- **Dataset excerpts**

`config.mk`:
```
export PLATFORM = sky130hd
export DESIGN_NAME = cache_writeback_buffer_flat
export DESIGN_NICKNAME = d
export VERILOG_FILES = /design/src/rtl/cache_writeback_buffer_if.sv /design/src/rtl/cache_writeback_buffer.sv /design/src/flat_wrapper.sv
export SDC_FILE = /design/constraint.sdc
export NUM_CORES = 1
export LEC_CHECK = 0
export BUFFER_PORTS_ARGS = -buffer_cell sky130_fd_sc_hd__buf_2
export CAP_MARGIN = 15
export CORE_ASPECT_RATIO = 0.6
export CORE_MARGIN = 5
export CORE_UTILIZATION = 63
export CTS_CLUSTER_SIZE = 30
export DETAILED_ROUTE_END_ITERATION = 6
export MAX_ROUTING_LAYER = met4
export PLACE_DENSITY = 0.93
export SYNTH_ARGS = -nofsm -noshare
export SYNTH_HDL_FRONTEND = slang
export SYNTH_SLANG_ARGS = --single-unit
```
`constraint.sdc`:
```
create_clock -name clk -period 9 [get_ports clk]
set_input_delay 0 -clock clk [delete_from_list [all_inputs] [get_ports clk]]
set_output_delay 0 -clock clk [all_outputs]
set_load 0.05 [all_outputs]
```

- **WHAT YOU NEED TO DO**
Output an exact copy of each record.

- **ANSWER SECTION**
`config.mk`:
```
export PLATFORM = sky130hd
export DESIGN_NAME = cache_writeback_buffer_flat
export DESIGN_NICKNAME = d
export VERILOG_FILES = /design/src/rtl/cache_writeback_buffer_if.sv /design/src/rtl/cache_writeback_buffer.sv /design/src/flat_wrapper.sv
export SDC_FILE = /design/constraint.sdc
export NUM_CORES = 1
export LEC_CHECK = 0
export BUFFER_PORTS_ARGS = -buffer_cell sky130_fd_sc_hd__buf_2
export CAP_MARGIN = 15
export CORE_ASPECT_RATIO = 0.6
export CORE_MARGIN = 5
export CORE_UTILIZATION = 63
export CTS_CLUSTER_SIZE = 30
export DETAILED_ROUTE_END_ITERATION = 6
export MAX_ROUTING_LAYER = met4
export PLACE_DENSITY = 0.93
export SYNTH_ARGS = -nofsm -noshare
export SYNTH_HDL_FRONTEND = slang
export SYNTH_SLANG_ARGS = --single-unit
```
`constraint.sdc`:
```
create_clock -name clk -period 9 [get_ports clk]
set_input_delay 0 -clock clk [delete_from_list [all_inputs] [get_ports clk]]
set_output_delay 0 -clock clk [all_outputs]
set_load 0.05 [all_outputs]
```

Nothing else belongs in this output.